Now, I know how 20 year olds write – bilingually. One ling is “Hahahahahaha!”; the other ling is “LOL”. I didn’t really fancy writing a book where 78% of all words used comprised either hahahaha or LOL.

Having said that, you may have read Matt Beaumont’s brilliant book ‘e’ which is written entirely in e-mails. You might think that this would be tedious or even trivial. In fact, it is one of the funniest and sharpest books I have ever read, and I very rarely rave about books that last more than one hundred pages (other than my own).

After much thought and hesitation, I came to a conclusion – I would write out of the character, not out of the age cohort.

Although 20 year olds may write in a limited vocabulary, they actually speak, in my experience, like the rest of us (except British 20 year olds who may not speak at all). The same is true of lawyers. They speak like the rest of us too, with a few ticks and watch-watchings thrown in. It’s when they write that you realise that they are communicating in jingles beamed across from another dimension. If 20 year olds speak traditionally enough, then hopefully their thoughts are even more congruent with the rest of ours.

Well, all this may not be true, but it was certainly convenient.

However, I am not here merely to talk about my book. I would like to make a more important point. How we all write in our daily lives is changing dramatically.

Ever since the Brits modified the English language and forgot to tell the Americans, and the Americans equally developed the English language and forgot to tell the Brits, the English language has been in a state of ‘superposition’ as it is called in Quantum physics – in two places at once. It only collapses into a stable state in front of participating parties for as long as they are participating (you may know that the Harry Potter series was released in American was well as English because it was felt that English spelling and grammar would be off-putting to Americans).
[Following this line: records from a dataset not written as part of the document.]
[config.mk]
export PLATFORM = sky130hd
export DESIGN_NAME = mips32_mem_arbiter
export DESIGN_NICKNAME = d
export VERILOG_FILES = /design/src/rtl/mips32_mem_pkg.sv /design/src/rtl/mips32_prio_sel.sv /design/src/rtl/mips32_mem_arbiter.sv
export SDC_FILE = /design/constraint.sdc
export NUM_CORES = 1
export LEC_CHECK = 0
export ABC_AREA = 0
export CAP_MARGIN = 5
export CORE_AREA = 8 8 104 106
export CTS_BUF_LIST = sky130_fd_sc_hd__clkbuf_16
export DETAILED_ROUTE_END_ITERATION = 6
export DIE_AREA = 0 0 112 114
export PLACE_DENSITY = 0.82
export SYNTH_ARGS = -nofsm -noshare
export SYNTH_HDL_FRONTEND = slang
export SYNTH_SLANG_ARGS = --single-unit
[constraint.sdc]
create_clock -name clk1 -period 3.2 [get_ports clk1]
set_input_delay 0.64 -clock clk1 [delete_from_list [all_inputs] [get_ports clk1]]
set_output_delay 0.64 -clock clk1 [all_outputs]
set_load 0.01 [all_outputs]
Over the last twenty years, things have got wilder. English has become the global standard language, which means that everyone now owns it. Germans write German-English to the French who write French-English, which is all commented upon by the Spanish who speak Spanish-English and the Italians who give up entirely and talk among themselves.
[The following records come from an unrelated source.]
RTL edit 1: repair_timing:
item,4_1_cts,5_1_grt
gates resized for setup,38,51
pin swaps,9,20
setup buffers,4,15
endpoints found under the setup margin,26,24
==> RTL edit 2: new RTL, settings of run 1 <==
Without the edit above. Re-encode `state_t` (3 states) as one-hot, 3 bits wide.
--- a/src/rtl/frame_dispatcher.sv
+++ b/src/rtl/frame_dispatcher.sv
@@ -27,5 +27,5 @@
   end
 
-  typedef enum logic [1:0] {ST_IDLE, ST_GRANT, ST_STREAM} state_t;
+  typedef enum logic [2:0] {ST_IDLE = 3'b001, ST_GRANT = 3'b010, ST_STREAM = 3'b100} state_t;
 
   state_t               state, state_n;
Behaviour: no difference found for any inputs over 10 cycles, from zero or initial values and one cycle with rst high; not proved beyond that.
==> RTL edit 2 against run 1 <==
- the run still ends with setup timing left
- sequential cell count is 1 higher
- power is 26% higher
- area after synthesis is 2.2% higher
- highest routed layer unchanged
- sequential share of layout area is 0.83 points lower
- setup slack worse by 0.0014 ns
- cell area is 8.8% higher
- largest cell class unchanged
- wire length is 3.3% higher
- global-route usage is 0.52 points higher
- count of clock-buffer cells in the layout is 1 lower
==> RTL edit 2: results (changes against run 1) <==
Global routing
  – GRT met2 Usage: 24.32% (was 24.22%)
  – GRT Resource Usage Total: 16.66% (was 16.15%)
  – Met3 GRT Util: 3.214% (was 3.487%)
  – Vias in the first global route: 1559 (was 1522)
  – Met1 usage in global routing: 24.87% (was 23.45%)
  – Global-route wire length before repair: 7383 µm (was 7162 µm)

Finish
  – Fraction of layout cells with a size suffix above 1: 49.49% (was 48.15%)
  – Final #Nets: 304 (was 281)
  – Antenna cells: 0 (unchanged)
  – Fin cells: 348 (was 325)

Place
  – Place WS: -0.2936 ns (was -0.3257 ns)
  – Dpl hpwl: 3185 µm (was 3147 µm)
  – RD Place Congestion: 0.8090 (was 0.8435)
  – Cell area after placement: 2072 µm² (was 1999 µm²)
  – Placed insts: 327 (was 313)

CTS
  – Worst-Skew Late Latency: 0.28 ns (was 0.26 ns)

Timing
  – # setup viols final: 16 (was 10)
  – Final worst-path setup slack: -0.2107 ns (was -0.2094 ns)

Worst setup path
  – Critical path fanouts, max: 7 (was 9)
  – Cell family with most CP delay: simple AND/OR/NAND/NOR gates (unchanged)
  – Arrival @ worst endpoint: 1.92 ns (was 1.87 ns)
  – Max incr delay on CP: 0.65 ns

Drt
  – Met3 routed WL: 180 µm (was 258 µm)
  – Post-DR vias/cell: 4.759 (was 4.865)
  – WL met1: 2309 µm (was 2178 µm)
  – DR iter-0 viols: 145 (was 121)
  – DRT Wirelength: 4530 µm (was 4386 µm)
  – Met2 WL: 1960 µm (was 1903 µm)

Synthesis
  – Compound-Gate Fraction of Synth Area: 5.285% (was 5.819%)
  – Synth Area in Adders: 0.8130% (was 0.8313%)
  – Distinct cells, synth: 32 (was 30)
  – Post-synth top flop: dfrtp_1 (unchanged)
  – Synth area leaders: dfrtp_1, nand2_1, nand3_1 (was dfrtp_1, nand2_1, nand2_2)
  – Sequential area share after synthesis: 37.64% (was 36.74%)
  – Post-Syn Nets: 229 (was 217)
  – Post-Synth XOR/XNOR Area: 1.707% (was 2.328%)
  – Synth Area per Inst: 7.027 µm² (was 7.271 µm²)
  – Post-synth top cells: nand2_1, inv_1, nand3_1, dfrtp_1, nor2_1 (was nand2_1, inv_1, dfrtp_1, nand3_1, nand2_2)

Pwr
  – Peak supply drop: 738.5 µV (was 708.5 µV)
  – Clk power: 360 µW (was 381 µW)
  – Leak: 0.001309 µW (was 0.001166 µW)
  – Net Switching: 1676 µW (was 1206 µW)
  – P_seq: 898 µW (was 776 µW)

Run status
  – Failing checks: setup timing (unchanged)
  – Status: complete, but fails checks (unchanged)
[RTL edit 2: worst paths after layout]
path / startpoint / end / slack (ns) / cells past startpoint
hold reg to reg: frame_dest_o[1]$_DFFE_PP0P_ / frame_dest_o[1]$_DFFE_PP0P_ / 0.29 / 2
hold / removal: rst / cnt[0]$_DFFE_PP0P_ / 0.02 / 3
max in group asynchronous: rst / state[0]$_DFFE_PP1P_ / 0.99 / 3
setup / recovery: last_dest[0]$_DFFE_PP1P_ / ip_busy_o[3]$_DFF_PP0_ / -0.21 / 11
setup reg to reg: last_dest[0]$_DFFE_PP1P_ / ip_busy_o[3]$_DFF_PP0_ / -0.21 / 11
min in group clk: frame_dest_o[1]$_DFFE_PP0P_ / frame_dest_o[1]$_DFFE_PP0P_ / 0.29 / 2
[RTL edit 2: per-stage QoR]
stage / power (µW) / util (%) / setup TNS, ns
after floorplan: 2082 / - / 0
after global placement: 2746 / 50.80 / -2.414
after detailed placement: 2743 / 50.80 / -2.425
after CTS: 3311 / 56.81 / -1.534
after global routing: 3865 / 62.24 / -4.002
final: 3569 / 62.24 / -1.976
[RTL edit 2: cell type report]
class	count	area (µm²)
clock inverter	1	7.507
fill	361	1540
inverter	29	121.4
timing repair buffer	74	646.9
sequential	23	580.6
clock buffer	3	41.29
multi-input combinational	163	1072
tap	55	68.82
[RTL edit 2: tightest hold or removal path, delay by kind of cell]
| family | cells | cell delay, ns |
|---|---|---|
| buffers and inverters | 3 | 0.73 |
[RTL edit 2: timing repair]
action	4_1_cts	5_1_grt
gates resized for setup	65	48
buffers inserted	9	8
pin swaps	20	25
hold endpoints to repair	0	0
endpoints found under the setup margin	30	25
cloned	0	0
**src/rtl/ram_be_scrub.sv**
```systemverilog
// ram_be_scrub: byte-enable register-array RAM with hardware scrub.
// Fills every word with INIT_VALUE after reset and on clear_req.
module ram_be_scrub #(
   parameter int ADDR_WIDTH = 6,
   parameter int DATA_WIDTH = 64,
   parameter int BYTE_WIDTH = 8,
   parameter bit READ_REG = 1'b1,
   parameter logic [BYTE_WIDTH-1:0] INIT_VALUE = '0,
   localparam int NB = DATA_WIDTH / BYTE_WIDTH
) (
   input  logic                  clk,
   input  logic                  rst_n,
   input  logic                  clear_req,
   output logic                  busy,
   output logic                  init_done,
   input  logic                  write_en,
   input  logic [ADDR_WIDTH-1:0] write_addr,
   input  logic [NB-1:0]         write_be,
   input  logic [DATA_WIDTH-1:0] write_data,
   input  logic                  read_en,
   input  logic [ADDR_WIDTH-1:0] read_addr,
   output logic [DATA_WIDTH-1:0] read_data,
   output logic                  read_valid
);

   localparam int DEPTH = 1 << ADDR_WIDTH;
   localparam logic [ADDR_WIDTH-1:0] LAST = ADDR_WIDTH'(DEPTH - 1);
   localparam logic [DATA_WIDTH-1:0] FILL = {NB{INIT_VALUE}};

   typedef enum logic {
      S_CLEAR = 1'b0,
      S_IDLE  = 1'b1
   } state_t;

   state_t                r_state;
   state_t                w_state_nxt;
   logic [ADDR_WIDTH-1:0] r_cnt;
   logic [ADDR_WIDTH-1:0] w_cnt_nxt;
   logic                  r_init_done;
   logic                  w_init_done_nxt;
   logic                  w_busy;

   logic                  w_mem_we;
   logic [ADDR_WIDTH-1:0] w_mem_addr;
   logic [NB-1:0]         w_mem_be;
   logic [DATA_WIDTH-1:0] w_mem_wdata;

   logic [DATA_WIDTH-1:0] r_mem [DEPTH];
   logic [DATA_WIDTH-1:0] w_rd_word;
   logic                  w_rd_ok;

   assign w_busy    = (r_state == S_CLEAR);
   assign busy      = w_busy;
   assign init_done = r_init_done;

   // Controller state, scrub counter and sticky init flag.
   always_ff @(posedge clk or negedge rst_n) begin
      if (!rst_n) begin
         r_state     <= S_CLEAR;
         r_cnt       <= '0;
         r_init_done <= 1'b0;
      end else begin
         r_state     <= w_state_nxt;
         r_cnt       <= w_cnt_nxt;
         r_init_done <= w_init_done_nxt;
      end
   end

   // Next state: walk the counter through every word, then idle.
   always_comb begin
      w_state_nxt     = r_state;
      w_cnt_nxt       = r_cnt;
      w_init_done_nxt = r_init_done;
      unique case (r_state)
         S_CLEAR: begin
            w_cnt_nxt = r_cnt + 1'b1;
            if (r_cnt == LAST) begin
               w_state_nxt     = S_IDLE;
               w_init_done_nxt = 1'b1;
            end
         end
         S_IDLE: begin
            if (clear_req) begin
               w_state_nxt = S_CLEAR;
               w_cnt_nxt   = '0;
            end
         end
         default: begin
            w_state_nxt = S_CLEAR;
            w_cnt_nxt   = '0;
         end
      endcase
   end

   // Single array write port: scrub owns it while busy.
   always_comb begin
      w_mem_we    = 1'b0;
      w_mem_addr  = write_addr;
      w_mem_be    = write_be;
      w_mem_wdata = write_data;
      if (w_busy) begin
         w_mem_we    = 1'b1;
         w_mem_addr  = r_cnt;
         w_mem_be    = '1;
         w_mem_wdata = FILL;
      end else begin
         w_mem_we    = write_en;
      end
   end

   // Storage array, no reset; lanes update per byte enable.
   always_ff @(posedge clk) begin
      if (w_mem_we) begin
         for (int i = 0; i < NB; i++) begin
            if (w_mem_be[i]) begin
               r_mem[w_mem_addr][i*BYTE_WIDTH +: BYTE_WIDTH]
                  <= w_mem_wdata[i*BYTE_WIDTH +: BYTE_WIDTH];
            end
         end
      end
   end

   assign w_rd_word = r_mem[read_addr];
   assign w_rd_ok   = read_en & ~w_busy;

   if (READ_REG) begin : g_rreg
      logic [DATA_WIDTH-1:0] w_fwd;
      logic [DATA_WIDTH-1:0] r_rd_data;
      logic                  r_rd_valid;
      logic                  w_hit;

      assign w_hit = write_en & ~w_busy & (write_addr == read_addr);

      // Write-first merge: enabled lanes of a colliding write win.
      always_comb begin
         w_fwd = w_rd_word;
         if (w_hit) begin
            for (int i = 0; i < NB; i++) begin
               if (write_be[i]) begin
                  w_fwd[i*BYTE_WIDTH +: BYTE_WIDTH] =
                     write_data[i*BYTE_WIDTH +: BYTE_WIDTH];
               end
            end
         end
      end

      // Registered read port; data holds when no read is accepted.
      always_ff @(posedge clk or negedge rst_n) begin
         if (!rst_n) begin
            r_rd_data  <= '0;
            r_rd_valid <= 1'b0;
         end else begin
            r_rd_valid <= w_rd_ok;
            if (w_rd_ok) begin
               r_rd_data <= w_fwd;
            end
         end
      end

      assign read_data  = r_rd_data;
      assign read_valid = r_rd_valid;
   end else begin : g_rcomb
      assign read_data  = w_rd_word;
      assign read_valid = w_rd_ok;
   end

endmodule
```
**config.mk**
```make
export PLATFORM = sky130hd
export DESIGN_NAME = ram_be_scrub
export DESIGN_NICKNAME = d
export VERILOG_FILES = /design/src/rtl/ram_be_scrub.sv
export SDC_FILE = /design/constraint.sdc
export NUM_CORES = 2
export LEC_CHECK = 0
export BUFFER_PORTS_ARGS = -buffer_cell sky130_fd_sc_hd__buf_2
export CORE_AREA = 4 4 574 576
export CTS_CLUSTER_DIAMETER = 120
export DETAILED_ROUTE_END_ITERATION = 6
export DIE_AREA = 0 0 578 580
export GPL_TIMING_DRIVEN = 1
export PLACE_DENSITY = 0.67
export REMOVE_ABC_BUFFERS = 1
export SYNTH_ARGS = -nofsm -noshare
export SYNTH_HDL_FRONTEND = slang
export SYNTH_SLANG_ARGS = --single-unit
```
**constraint.sdc**
```tcl
create_clock -name clk -period 7.4 [get_ports clk]
set_input_delay 1.11 -clock clk [delete_from_list [all_inputs] [get_ports clk]]
set_output_delay 1.11 -clock clk [all_outputs]
set_load 0.05 [all_outputs]
```
==> results by group <==
Logic synthesis
  • Synth Warn #: 0
  • Simple logic cell fraction of the synthesized area: 2.97%
  • Cell taking the most area after synthesis: edfxtp_1
  • Yosys top cell area share: 76.2%
  • Synth Area in Adders: 0.00775%
  • Synthesized area: about 160000 sq um
  • FF+latch count, synth: 4169
  • Commonest cells post-synth: edfxtp_1 (4096), mux2i_1 (1026), nor2_1 (537), a22oi_1 (512), mux4_2 (512)
  • Ys flop type: edfxtp_1
  • Largest cells by area after synthesis: edfxtp_1 (76%), mux4_2 (7.1%), mux2i_1 (6.4%), a22oi_1 (2.4%), nor2_1 (1.2%)
  • Most common cell in the netlist: edfxtp_1
  • Post-synthesis mux area share: 13.5%
  • Main combinational cell family by area after synthesis: multiplexers
  • Cells after Synth: 8328
  • Synth Area in XOR/XNOR: 0.0380%
  • Sequential fraction of the synthesis area: between 70% and 80%
  • EDFF count, synth: roughly 4000
  • Synth Area in Compound Gates: 4.65%
  • Post-synthesis average cell area: 19.4 sq um
  • Async set-reset flop share out of synthesis: 1.75%
  • Distinct cells, synth: 45

Timing
  • Fin Clk Skew: 0.0296 ns
  • Relative slew margins: 4.84%
  • Min Tclk post-route: 4.85 ns
  • Final setup fails: 0
  • Final period util: 65.6%
  • Unrepaired setup endpoints after global routing: no
  • Setup_tns: 0 ns
  • Fmax: slightly above 0.2 GHz
  • Slew @ Worst Pin: roughly 1.4 ns
  • Final hold vios: 0
  • Pins Over Slew Limit: 0

Global route
  • Vias in the first global route: 83300
  • GRT Util Overall: 25.7%
  • Initial antenna violation count: 69
  • First-pass GRT wire length: 618 mm
  • Congestion Overflow GR: 0
  • Largest net degree at the start of global routing: ~150

Clock network
  • Worst-Skew Late Latency: 0.95 ns
  • Clk root buf: clkbuf_16
  • Number of gates given a new drive strength after cts: 0
  • Longest Clk Path Bufs: 4
  • H-tree level count: 5
  • Cts hold-fix bufs: 0
  • CTS sink cnt: 4169
  • Post-CTS setup buffer count: 0
  • Total CTS buffers: 404
  • TritonCTS clock tree: yes
  • Reg clk slew, reported paths: 0.06 ns

Routing
  • DRC Markers: 6
  • Final ANT Viol Nets: 0
  • First-pass DRT Iterations: 7
  • Routed WL per cell: 33.0 microns
  • Vias/cell: 6.42
  • Detailed Route WL: 439 mm
  • Via Count: 85500
  • Number of DRC markers in iteration 0: 12400

Power and ir drop
  • Pwr dens: 303 nW/um^2
  • Worst vdd ir: 0.198 mV
  • Pleak: 62.5 nW
  • Pwr Total: 0.0550 W

Die
  • Die Span X: 578 microns
  • # rows: 209
  • Die extent in y: 580 microns
  • Boundary pin count: 156
  • Initial core utilization: 49.9%
  • Core box area: about 320000 sq um
  • Die area: 335000 sq um

Worst setup path
  • Crit. End Element: primary output
  • Worst R2R Setup Slack: 2.63 ns
  • WS Path Type: reg2out
  • WP data required: ~6.3 ns
  • Crit-path max FO: 57
  • Worst Path Arrival: 3.74 ns
  • Startpoint types: flop

Cells and area
  • Share of layout cells above drive strength 1: 17.8%
  • FILL cells: 24200
  • Area delta synth->final: 12.2%
  • Final nets: 8675
  • Footprint of the multi-input gates: ~35000 sq um
  • Non-filler cells in the finished layout: roughly 13000
  • Register area: 125000 sq um

Placed design
  • Buffers added on ports: 155
  • Placed Cells: 12500
  • GPL Wtd Cong: 0.855
  • Dpl hpwl: 267 mm

Run
  • MaxCap Viol Count: 0

Min path
  • Worst hold path class: in2async

Run status
  • Failing checks: DRC
  • Status: finished with violations
[per-layer routing]
layer	global-route usage [%]	vias up	part of all wire [%]
met3	8.45	849	12
met2	37.6	5250	45
li1	-	34900	-
met5	0	-	0.069
met4	10.4	48	3.9
met1	35.8	44500	39
[where the power goes]
group	switching (W)	internal [W]
Sequential	0.000600	0.0277
Clock	0.00883	0.0122
Combinational	0.00409	0.00146
Total	0.0135	0.0414
[cell type report]
cell class | instances | area share, %
tap | 4325 | 2.99
clock inverter | 249 | 1.52
inverter | 4 | 0.00829
antenna | 68 | 0.0940
sequential | 4169 | 68.9
timing repair buffer | 353 | 1.40
clock buffer | 503 | 5.95
multi-input combinational | 3653 | 19.1
[kinds of logic (layout without fill, tap and decap cells)]
kind of cell | Yosys count | count (layout)
AO/OA/AOI/OAI | 1010 | 1010
XOR/XNOR | 7 | 7
adder cells (fa/ha/maj) | 1 | 1
buffers and inverters | 506 | 1109
flip-flops | 4169 | 4169
multiplexers | 1540 | 1540
other | 0 | 68
AND/OR/NAND/NOR | 1095 | 1095
[registers in the layout (all words and copies together) (netlist names)]
| name | flops |
|---|---|
| init_done | 1 |
| r_cnt | 6 |
| r_mem | 4096 |
| r_state | 1 |
| read_data | 64 |
| read_valid | 1 |
[path summary, 6_finish.rpt]
path | start | end | depth (start not counted)
worst max-delay path | r_state$_DFF_PN0_ | busy | 4
worst min-delay path | rst_n | read_data[17]$_DFFE_PN0P_ | 1
worst max register to register | r_state$_DFF_PN0_ | read_data[7]$_DFFE_PN0P_ | 7
worst min register to register | init_done$_DFFE_PN0P_ | init_done$_DFFE_PN0P_ | 1
max in group asynchronous | rst_n | read_data[27]$_DFFE_PN0P_ | 2
min in group clk | clear_req | r_state$_DFF_PN0_ | 2
[worst max-delay path, cell delays in order (launching register included)]
cell,delay (ns)
dfrtp_4,0.96
buf_4,0.73
inv_2,0.41
buf_4,0.38
buf_2,0.26
[placed cells by master, fill, tap and decap left out, drive strengths merged, types with 10 or more instances in the layout]
cell type,count
a211o,64
a21oi,10
a22o,64
a22oi,512
a31oi,26
a32o,64
and2,66
buf,353
bufinv,54
clkbuf,503
clkinv,168
clkinvlp,19
dfrtp,73
diode,68
edfxtp,4096
inv,12
mux2i,1026
mux4,512
nand2,203
nand3,199
nor2,537
nor4,65
o22ai,256
[through the flow]
step                      setup slack (ns)  hold slack (ns)  area (sq um)  utilization (%)
after detailed placement              2.70            0.513        167000             51.7
after global placement                2.70            0.513        167000             51.7
final                                 2.55            0.289        181000             55.9
after global routing                  2.52            0.292        181000             55.9
after floorplan                       1.13            0.496        159000                -
after CTS                             2.53            0.234        181000             55.9
No activity file was read; power rests on OpenSTA's default activity.
[config.mk]
export PLATFORM = sky130hd
export DESIGN_NAME = frame_reader
export DESIGN_NICKNAME = d
export VERILOG_FILES = /design/src/rtl/frame_reader.sv
export SDC_FILE = /design/constraint.sdc
export NUM_CORES = 1
export LEC_CHECK = 0
export CORE_MARGIN = 1
export CORE_UTILIZATION = 51
export CTS_CLUSTER_DIAMETER = 80
export DETAILED_ROUTE_END_ITERATION = 8
export HOLD_SLACK_MARGIN = 0.15
export PLACE_DENSITY_LB_ADDON = 0.3
export SYNTH_ARGS = -nofsm -noshare
export SYNTH_HDL_FRONTEND = slang
export SYNTH_SLANG_ARGS = --single-unit
[constraint.sdc]
create_clock -name clk -period 2.9 [get_ports clk]
set_input_delay 0.58 -clock clk [delete_from_list [all_inputs] [get_ports clk]]
set_output_delay 0.58 -clock clk [all_outputs]
set_load 0.02 [all_outputs]
**src/rtl/seg7_pkg.sv**
```systemverilog
// Shared constants for the 7-segment scan driver: blank pattern, segment bit order
// and the active-low hex decode table.
package seg7_pkg;

   // Segment vector order is {a,b,c,d,e,f,g}, segment a in the MSB; all patterns active-low
   localparam int SEG_A_BIT = 6;
   localparam int SEG_G_BIT = 0;

   localparam logic [6:0] SEG_BLANK = 7'b1111111;

   localparam logic [15:0][6:0] SEG_TABLE = {
      7'b0111000,  // F
      7'b0110000,  // E
      7'b1000010,  // d
      7'b0110001,  // C
      7'b1100000,  // b
      7'b0001000,  // A
      7'b0000100,  // 9
      7'b0000000,  // 8
      7'b0001111,  // 7
      7'b0100000,  // 6
      7'b0100100,  // 5
      7'b1001100,  // 4
      7'b0000110,  // 3
      7'b0010010,  // 2
      7'b1001111,  // 1
      7'b0000001   // 0
   };

   function automatic logic [6:0] seg_decode(input logic [3:0] nib);
      return SEG_TABLE[nib];
   endfunction

endpackage

```
**src/rtl/seg7_hex_decoder.sv**
```systemverilog
// Combinational hex nibble to active-low 7-segment pattern.
module seg7_hex_decoder
   import seg7_pkg::*;
(
   input  logic [3:0] nib_i,
   output logic [6:0] seg_o
);

   assign seg_o = seg_decode(nib_i);

endmodule

```
**src/rtl/seg7_scan_driver.sv**
```systemverilog
// Time-multiplexed common-anode 7-segment scan driver with shadowed display word.
// Optional leading-zero blanking is built when SEG7_LEAD_ZERO_BLANK_EN is defined.
module seg7_scan_driver
   import seg7_pkg::*;
#(
   parameter int DIGITS   = 8,
   parameter int SCAN_DIV = 100000
)
(
   input  logic                  clk100_i,
   input  logic                  rstn_i,
   input  logic [4*DIGITS-1:0]   data_i,
   input  logic [DIGITS-1:0]     dp_i,
   input  logic [DIGITS-1:0]     en_i,
   input  logic                  load_i,
   output logic [6:0]            hex_o,
   output logic                  dp_o,
   output logic [DIGITS-1:0]     an_o,
   output logic                  frame_o
);

   localparam int PW = (SCAN_DIV > 1) ? $clog2(SCAN_DIV) : 1;
   localparam int IW = (DIGITS > 1) ? $clog2(DIGITS) : 1;
   localparam logic [PW-1:0] PRESC_MAX = PW'(SCAN_DIV - 1);
   localparam logic [IW-1:0] IDX_MAX   = IW'(DIGITS - 1);

   logic [PW-1:0]        presc_q, presc_d;
   logic [IW-1:0]        idx_q, idx_d;
   logic [4*DIGITS-1:0]  data_q;
   logic [DIGITS-1:0]    dp_sh_q;
   logic [DIGITS-1:0]    en_q;
   logic [DIGITS-1:0]    show;
   logic                 tick;
   logic                 wrap;
   logic                 active;
   logic [3:0]           nib;
   logic [6:0]           seg;
   logic [DIGITS-1:0]    an_q, an_d;
   logic [6:0]           hex_q, hex_d;
   logic                 dpo_q, dpo_d;

   assign tick = (presc_q == PRESC_MAX);
   assign wrap = tick && (idx_q == IDX_MAX);

   always_comb begin
      presc_d = tick ? '0 : presc_q + PW'(1);
      idx_d   = idx_q;
      if (tick) begin
         idx_d = wrap ? '0 : idx_q + IW'(1);
      end
   end

   // Which digits may light: enable mask, optionally masked by leading-zero detect
`ifdef SEG7_LEAD_ZERO_BLANK_EN
   for (genvar gi = 0; gi < DIGITS; gi++) begin : g_lz
      if (gi == 0) begin : g_d0
         assign show[gi] = en_q[gi];
      end else begin : g_dn
         assign show[gi] = en_q[gi] & (|data_q[4*DIGITS-1:4*gi]);
      end
   end
`else
   assign show = en_q;
`endif

   assign nib    = data_q[{idx_q, 2'b00} +: 4];
   assign active = show[idx_q];

   seg7_hex_decoder u_dec (
      .nib_i (nib),
      .seg_o (seg)
   );

   always_comb begin
      an_d  = '1;
      hex_d = SEG_BLANK;
      dpo_d = 1'b1;
      if (active) begin
         an_d  = ~(DIGITS'(1) << idx_q);
         hex_d = seg;
         dpo_d = ~dp_sh_q[idx_q];
      end
   end

   always_ff @(posedge clk100_i or negedge rstn_i) begin
      if (!rstn_i) begin
         presc_q <= '0;
         idx_q   <= '0;
         data_q  <= '0;
         dp_sh_q <= '0;
         en_q    <= '0;
         an_q    <= '1;
         hex_q   <= SEG_BLANK;
         dpo_q   <= 1'b1;
      end else begin
         presc_q <= presc_d;
         idx_q   <= idx_d;
         if (load_i) begin
            data_q  <= data_i;
            dp_sh_q <= dp_i;
            en_q    <= en_i;
         end
         an_q  <= an_d;
         hex_q <= hex_d;
         dpo_q <= dpo_d;
      end
   end

   assign an_o  = an_q;
   assign hex_o = hex_q;
   assign dp_o  = dpo_q;
   // With SCAN_DIV=1 the tick is permanently true, so gate by reset to keep frame_o low in reset
   assign frame_o = wrap & rstn_i;

endmodule

```
<file path="config.mk">
export PLATFORM = sky130hd
export DESIGN_NAME = shift_serializer
export DESIGN_NICKNAME = d
export VERILOG_FILES = /design/src/rtl/shift_pkg.sv /design/src/rtl/shift_serializer.sv
export SDC_FILE = /design/constraint.sdc
export NUM_CORES = 1
export LEC_CHECK = 0
export ABC_AREA = 1
export CAP_MARGIN = 30
export CORE_ASPECT_RATIO = 1.75
export CORE_MARGIN = 4
export CORE_UTILIZATION = 54
export DETAILED_ROUTE_END_ITERATION = 7
export PLACE_DENSITY = 0.74
export SYNTH_ARGS = -nofsm -noshare
export SYNTH_HDL_FRONTEND = slang
export SYNTH_SLANG_ARGS = --single-unit
</file>
<file path="constraint.sdc">
create_clock -name clk -period 1.6 [get_ports clk]
set_input_delay 0.16 -clock clk [delete_from_list [all_inputs] [get_ports clk]]
set_output_delay 0.16 -clock clk [all_outputs]
set_load 0.005 [all_outputs]
</file>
If you have ever watched ‘The Wire’, they have to bring in a simultaneous translator to help the audience understand ‘street’ black American English in the projects in Baltimore.

On top of all that, you have electronic English flying out from e-mails and social media sites, of the hahahaha and LOL variety, and SMS texting – R U OK. C U..

If you read a classic English literary novel nowadays, it is beginning to look rather bizarre – all that waffle, complete sentences, languid prose, words only bibliophiles have ever heard of. My bet is that in twenty years time, even legal Jinglish will be more comprehensible than literary English.

Watch out! IMHO. LOL. Love and light!